**Records for the exercise**

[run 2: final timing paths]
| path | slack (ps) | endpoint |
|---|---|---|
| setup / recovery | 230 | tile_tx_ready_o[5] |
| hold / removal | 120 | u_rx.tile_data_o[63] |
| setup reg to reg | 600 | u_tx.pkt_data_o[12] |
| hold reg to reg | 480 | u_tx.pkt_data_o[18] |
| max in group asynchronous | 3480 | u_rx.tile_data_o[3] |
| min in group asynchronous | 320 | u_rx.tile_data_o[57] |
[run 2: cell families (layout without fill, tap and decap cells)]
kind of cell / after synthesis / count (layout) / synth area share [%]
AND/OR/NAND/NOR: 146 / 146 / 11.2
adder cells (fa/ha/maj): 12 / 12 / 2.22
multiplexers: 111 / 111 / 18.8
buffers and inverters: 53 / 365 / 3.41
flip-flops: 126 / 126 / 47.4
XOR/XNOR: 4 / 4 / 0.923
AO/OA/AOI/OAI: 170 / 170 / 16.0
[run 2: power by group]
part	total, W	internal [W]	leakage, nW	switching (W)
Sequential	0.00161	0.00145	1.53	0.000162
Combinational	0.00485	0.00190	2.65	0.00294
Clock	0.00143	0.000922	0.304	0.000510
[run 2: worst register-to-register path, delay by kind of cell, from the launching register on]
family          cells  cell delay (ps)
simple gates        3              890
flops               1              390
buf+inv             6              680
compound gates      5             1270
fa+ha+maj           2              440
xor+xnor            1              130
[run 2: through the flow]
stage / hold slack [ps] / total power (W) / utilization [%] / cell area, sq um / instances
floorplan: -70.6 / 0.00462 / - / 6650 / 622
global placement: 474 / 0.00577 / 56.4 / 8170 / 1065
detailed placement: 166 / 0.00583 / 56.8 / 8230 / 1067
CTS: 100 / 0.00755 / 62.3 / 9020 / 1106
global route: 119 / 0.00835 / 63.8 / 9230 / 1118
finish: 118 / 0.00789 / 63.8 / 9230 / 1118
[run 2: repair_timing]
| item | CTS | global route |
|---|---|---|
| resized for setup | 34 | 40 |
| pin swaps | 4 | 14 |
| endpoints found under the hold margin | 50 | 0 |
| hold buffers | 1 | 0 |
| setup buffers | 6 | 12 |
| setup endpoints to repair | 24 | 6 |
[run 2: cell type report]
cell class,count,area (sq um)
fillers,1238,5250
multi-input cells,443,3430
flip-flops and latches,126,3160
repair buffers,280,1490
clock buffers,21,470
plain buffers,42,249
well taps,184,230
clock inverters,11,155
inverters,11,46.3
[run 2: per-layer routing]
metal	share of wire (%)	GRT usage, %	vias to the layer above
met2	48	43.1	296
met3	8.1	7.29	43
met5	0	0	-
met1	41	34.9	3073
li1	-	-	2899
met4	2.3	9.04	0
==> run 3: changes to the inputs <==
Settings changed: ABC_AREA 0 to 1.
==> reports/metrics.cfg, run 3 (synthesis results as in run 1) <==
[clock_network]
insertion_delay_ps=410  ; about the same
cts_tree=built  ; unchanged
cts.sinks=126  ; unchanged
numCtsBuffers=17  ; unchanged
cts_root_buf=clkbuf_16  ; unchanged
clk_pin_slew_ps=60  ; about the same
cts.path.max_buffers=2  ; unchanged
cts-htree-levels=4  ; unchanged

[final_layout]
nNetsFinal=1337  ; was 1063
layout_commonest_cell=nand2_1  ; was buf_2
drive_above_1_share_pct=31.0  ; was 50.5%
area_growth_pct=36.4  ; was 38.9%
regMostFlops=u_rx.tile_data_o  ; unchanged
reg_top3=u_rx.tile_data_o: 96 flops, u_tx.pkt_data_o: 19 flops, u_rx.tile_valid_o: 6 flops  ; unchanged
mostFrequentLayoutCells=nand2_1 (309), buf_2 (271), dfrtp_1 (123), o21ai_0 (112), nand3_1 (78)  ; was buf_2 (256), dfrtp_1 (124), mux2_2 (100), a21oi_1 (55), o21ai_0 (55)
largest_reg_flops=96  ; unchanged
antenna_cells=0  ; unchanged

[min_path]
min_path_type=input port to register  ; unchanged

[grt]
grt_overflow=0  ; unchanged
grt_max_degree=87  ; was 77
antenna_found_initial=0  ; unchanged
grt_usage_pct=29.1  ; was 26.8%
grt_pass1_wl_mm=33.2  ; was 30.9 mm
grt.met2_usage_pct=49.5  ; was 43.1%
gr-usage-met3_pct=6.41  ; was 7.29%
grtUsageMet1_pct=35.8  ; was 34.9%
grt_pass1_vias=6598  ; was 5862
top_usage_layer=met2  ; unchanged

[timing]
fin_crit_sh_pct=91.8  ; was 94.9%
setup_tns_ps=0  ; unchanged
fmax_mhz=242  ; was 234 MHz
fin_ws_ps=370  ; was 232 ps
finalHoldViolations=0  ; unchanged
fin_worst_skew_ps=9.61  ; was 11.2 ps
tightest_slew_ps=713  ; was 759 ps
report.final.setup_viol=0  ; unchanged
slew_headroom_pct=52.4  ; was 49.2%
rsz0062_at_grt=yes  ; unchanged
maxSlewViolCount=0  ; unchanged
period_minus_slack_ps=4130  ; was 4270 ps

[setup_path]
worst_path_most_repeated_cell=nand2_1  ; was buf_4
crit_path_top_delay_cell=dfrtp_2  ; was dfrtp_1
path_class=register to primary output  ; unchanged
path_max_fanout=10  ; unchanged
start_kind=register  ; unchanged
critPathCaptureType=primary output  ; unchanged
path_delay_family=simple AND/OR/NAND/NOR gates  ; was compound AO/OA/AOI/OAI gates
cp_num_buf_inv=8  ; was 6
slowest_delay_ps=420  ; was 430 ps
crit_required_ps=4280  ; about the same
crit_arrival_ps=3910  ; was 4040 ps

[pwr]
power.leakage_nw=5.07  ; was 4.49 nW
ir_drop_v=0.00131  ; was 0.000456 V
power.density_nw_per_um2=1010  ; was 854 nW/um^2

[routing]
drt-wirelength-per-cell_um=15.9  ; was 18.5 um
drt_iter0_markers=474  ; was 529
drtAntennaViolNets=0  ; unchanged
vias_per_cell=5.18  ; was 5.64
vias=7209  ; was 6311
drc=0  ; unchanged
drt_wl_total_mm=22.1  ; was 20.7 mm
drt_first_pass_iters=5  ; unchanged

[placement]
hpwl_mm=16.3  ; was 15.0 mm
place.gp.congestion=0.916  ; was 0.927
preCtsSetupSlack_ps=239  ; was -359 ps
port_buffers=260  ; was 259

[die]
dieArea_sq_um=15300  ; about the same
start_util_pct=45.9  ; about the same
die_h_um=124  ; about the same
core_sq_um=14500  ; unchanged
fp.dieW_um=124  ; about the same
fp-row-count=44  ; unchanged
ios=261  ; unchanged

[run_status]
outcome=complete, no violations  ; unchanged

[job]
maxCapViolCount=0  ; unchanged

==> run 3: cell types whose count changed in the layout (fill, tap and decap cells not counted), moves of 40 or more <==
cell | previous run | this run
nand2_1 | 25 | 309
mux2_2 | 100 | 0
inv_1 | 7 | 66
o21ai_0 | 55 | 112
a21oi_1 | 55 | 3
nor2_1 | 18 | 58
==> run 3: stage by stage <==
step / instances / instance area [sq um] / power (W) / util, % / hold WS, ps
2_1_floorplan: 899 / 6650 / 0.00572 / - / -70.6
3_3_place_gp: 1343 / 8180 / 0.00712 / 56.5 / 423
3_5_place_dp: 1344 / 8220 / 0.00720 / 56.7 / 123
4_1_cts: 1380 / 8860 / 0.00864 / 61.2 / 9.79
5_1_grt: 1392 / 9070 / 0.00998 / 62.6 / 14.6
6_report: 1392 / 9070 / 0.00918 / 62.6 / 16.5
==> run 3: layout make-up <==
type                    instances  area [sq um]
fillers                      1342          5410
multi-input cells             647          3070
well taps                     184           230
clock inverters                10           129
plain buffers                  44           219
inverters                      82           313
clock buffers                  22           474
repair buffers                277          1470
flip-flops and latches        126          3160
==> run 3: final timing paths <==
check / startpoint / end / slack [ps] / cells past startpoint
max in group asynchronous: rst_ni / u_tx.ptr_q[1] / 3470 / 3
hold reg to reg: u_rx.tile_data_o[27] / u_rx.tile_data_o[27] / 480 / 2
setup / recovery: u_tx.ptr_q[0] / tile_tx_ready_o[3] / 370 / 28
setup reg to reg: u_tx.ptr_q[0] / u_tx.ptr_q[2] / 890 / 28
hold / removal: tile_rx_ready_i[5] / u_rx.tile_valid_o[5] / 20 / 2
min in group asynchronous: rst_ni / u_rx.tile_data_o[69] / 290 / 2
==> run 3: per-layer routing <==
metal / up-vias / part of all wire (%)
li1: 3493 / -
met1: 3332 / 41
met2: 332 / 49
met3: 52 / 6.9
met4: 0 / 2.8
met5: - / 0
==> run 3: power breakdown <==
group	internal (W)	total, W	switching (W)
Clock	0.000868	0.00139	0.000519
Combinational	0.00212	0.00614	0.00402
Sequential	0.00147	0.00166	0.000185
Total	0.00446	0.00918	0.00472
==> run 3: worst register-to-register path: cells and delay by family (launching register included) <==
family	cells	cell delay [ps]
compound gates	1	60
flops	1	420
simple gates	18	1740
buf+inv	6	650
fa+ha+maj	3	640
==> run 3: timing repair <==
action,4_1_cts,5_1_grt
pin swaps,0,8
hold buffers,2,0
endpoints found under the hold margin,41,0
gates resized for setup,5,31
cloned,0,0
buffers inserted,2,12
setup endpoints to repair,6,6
<file path="src/rtl/leg_dt_pkg.sv">
package leg_dt_pkg;

   typedef enum logic [2:0] {
      ST_OFF     = 3'd0,
      ST_UP_ON   = 3'd1,
      ST_DEAD_LO = 3'd2,
      ST_LO_ON   = 3'd3,
      ST_DEAD_UP = 3'd4
   } leg_state_e;

   // command encoding: bit 1 = upper request, bit 0 = lower request
   localparam logic [1:0] CMD_NONE = 2'b00;
   localparam logic [1:0] CMD_LO   = 2'b01;
   localparam logic [1:0] CMD_UP   = 2'b10;
   localparam logic [1:0] CMD_BAD  = 2'b11;

endpackage

</file>
<file path="src/rtl/leg_req_sync.sv">
module leg_req_sync #(
   parameter int STAGES = 2
) (
   input  logic       clk,
   input  logic       rst,
   input  logic [1:0] d,
   output logic [1:0] q
);
   logic [1:0] stg [STAGES];

   generate
      for (genvar i = 0; i < STAGES; i++) begin : g_stage
         if (i == 0) begin : g_first
            always_ff @(posedge clk) begin
               if (rst) stg[0] <= '0;
               else     stg[0] <= d;
            end
         end else begin : g_next
            always_ff @(posedge clk) begin
               if (rst) stg[i] <= '0;
               else     stg[i] <= stg[i-1];
            end
         end
      end
   endgenerate

   assign q = stg[STAGES-1];
endmodule

</file>
<file path="src/rtl/leg_req_qual.sv">
module leg_req_qual #(
   parameter int CNT_W = 8
) (
   input  logic             clk,
   input  logic             rst,
   input  logic [1:0]       s_req,
   input  logic [CNT_W-1:0] min_width,
   output logic [1:0]       cmd
);
   localparam logic [CNT_W-1:0] CNT_ONE = CNT_W'(1);
   localparam logic [CNT_W-1:0] CNT_MAX = '1;

   logic [1:0]       cand;
   logic [CNT_W-1:0] run;
   logic [CNT_W-1:0] mw_eff;

   assign mw_eff = (min_width == '0) ? CNT_ONE : min_width;

   always_ff @(posedge clk) begin
      if (rst) begin
         cand <= '0;
         run  <= '0;
         cmd  <= '0;
      end else begin
         if (s_req != cand) begin
            cand <= s_req;
            run  <= CNT_ONE;
         end else if (run != CNT_MAX) begin
            run <= run + CNT_ONE;
         end
         if (run >= mw_eff) cmd <= cand;
      end
   end
endmodule

</file>
<file path="src/rtl/leg_fsm.sv">
module leg_fsm
   import leg_dt_pkg::*;
#(
   parameter int CNT_W = 8
) (
   input  logic             clk,
   input  logic             rst,
   input  logic [1:0]       cmd,
   input  logic [CNT_W-1:0] dead_cycles,
   output logic             gate_hi,
   output logic             gate_lo,
   output logic             fault
);
   localparam logic [CNT_W-1:0] CNT_ONE = CNT_W'(1);
   localparam logic [CNT_W-1:0] CNT_MAX = '1;

   leg_state_e       state, state_n;
   logic [CNT_W-1:0] dcnt;
   logic [CNT_W-1:0] dead_eff;
   logic             bad_seen;

   assign dead_eff = (dead_cycles == '0) ? CNT_ONE : dead_cycles;

   always_comb begin
      state_n = state;
      unique case (state)
         ST_OFF: begin
            if (cmd == CMD_UP)      state_n = ST_DEAD_UP;
            else if (cmd == CMD_LO) state_n = ST_DEAD_LO;
         end
         ST_DEAD_UP: begin
            if (cmd != CMD_UP)          state_n = ST_OFF;
            else if (dcnt >= dead_eff)  state_n = ST_UP_ON;
         end
         ST_UP_ON: begin
            if (cmd == CMD_LO)      state_n = ST_DEAD_LO;
            else if (cmd != CMD_UP) state_n = ST_OFF;
         end
         ST_DEAD_LO: begin
            if (cmd != CMD_LO)          state_n = ST_OFF;
            else if (dcnt >= dead_eff)  state_n = ST_LO_ON;
         end
         ST_LO_ON: begin
            if (cmd == CMD_UP)      state_n = ST_DEAD_UP;
            else if (cmd != CMD_LO) state_n = ST_OFF;
         end
         default: state_n = ST_OFF;
      endcase
   end

   always_ff @(posedge clk) begin
      if (rst) begin
         state    <= ST_OFF;
         dcnt     <= '0;
         bad_seen <= 1'b0;
         fault    <= 1'b0;
      end else begin
         state <= state_n;
         if (state_n != state)    dcnt <= CNT_ONE;
         else if (dcnt != CNT_MAX) dcnt <= dcnt + CNT_ONE;
         bad_seen <= (cmd == CMD_BAD);
         fault    <= (cmd == CMD_BAD) && !bad_seen;
      end
   end

   assign gate_hi = (state == ST_UP_ON);
   assign gate_lo = (state == ST_LO_ON);
endmodule

</file>
<file path="src/rtl/leg_deadtime_ctrl.sv">
module leg_deadtime_ctrl #(
   parameter int CNT_W       = 8,
   parameter int SYNC_STAGES = 2
) (
   input  logic             clk,
   input  logic             rst,
   input  logic             req_hi,
   input  logic             req_lo,
   input  logic [CNT_W-1:0] dead_cycles,
   input  logic [CNT_W-1:0] min_width,
   output logic             gate_hi,
   output logic             gate_lo,
   output logic             fault
);
   generate
      if (SYNC_STAGES < 2) begin : g_bad_sync
         $error("SYNC_STAGES must be at least 2");
      end
      if (CNT_W < 2 || CNT_W > 24) begin : g_bad_cnt
         $error("CNT_W must lie in 2..24");
      end
   endgenerate

   logic [1:0] s_req;
   logic [1:0] cmd;

   leg_req_sync #(.STAGES(SYNC_STAGES)) u_sync (
      .clk (clk),
      .rst (rst),
      .d   ({req_hi, req_lo}),
      .q   (s_req)
   );

   leg_req_qual #(.CNT_W(CNT_W)) u_qual (
      .clk       (clk),
      .rst       (rst),
      .s_req     (s_req),
      .min_width (min_width),
      .cmd       (cmd)
   );

   leg_fsm #(.CNT_W(CNT_W)) u_fsm (
      .clk         (clk),
      .rst         (rst),
      .cmd         (cmd),
      .dead_cycles (dead_cycles),
      .gate_hi     (gate_hi),
      .gate_lo     (gate_lo),
      .fault       (fault)
   );
endmodule

</file>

**Assignment**
Check each line of the data above, and please copy the ones in which the string "margin" occurs.

**Solution to this task**
| endpoints found under the hold margin | 50 | 0 |
endpoints found under the hold margin,41,0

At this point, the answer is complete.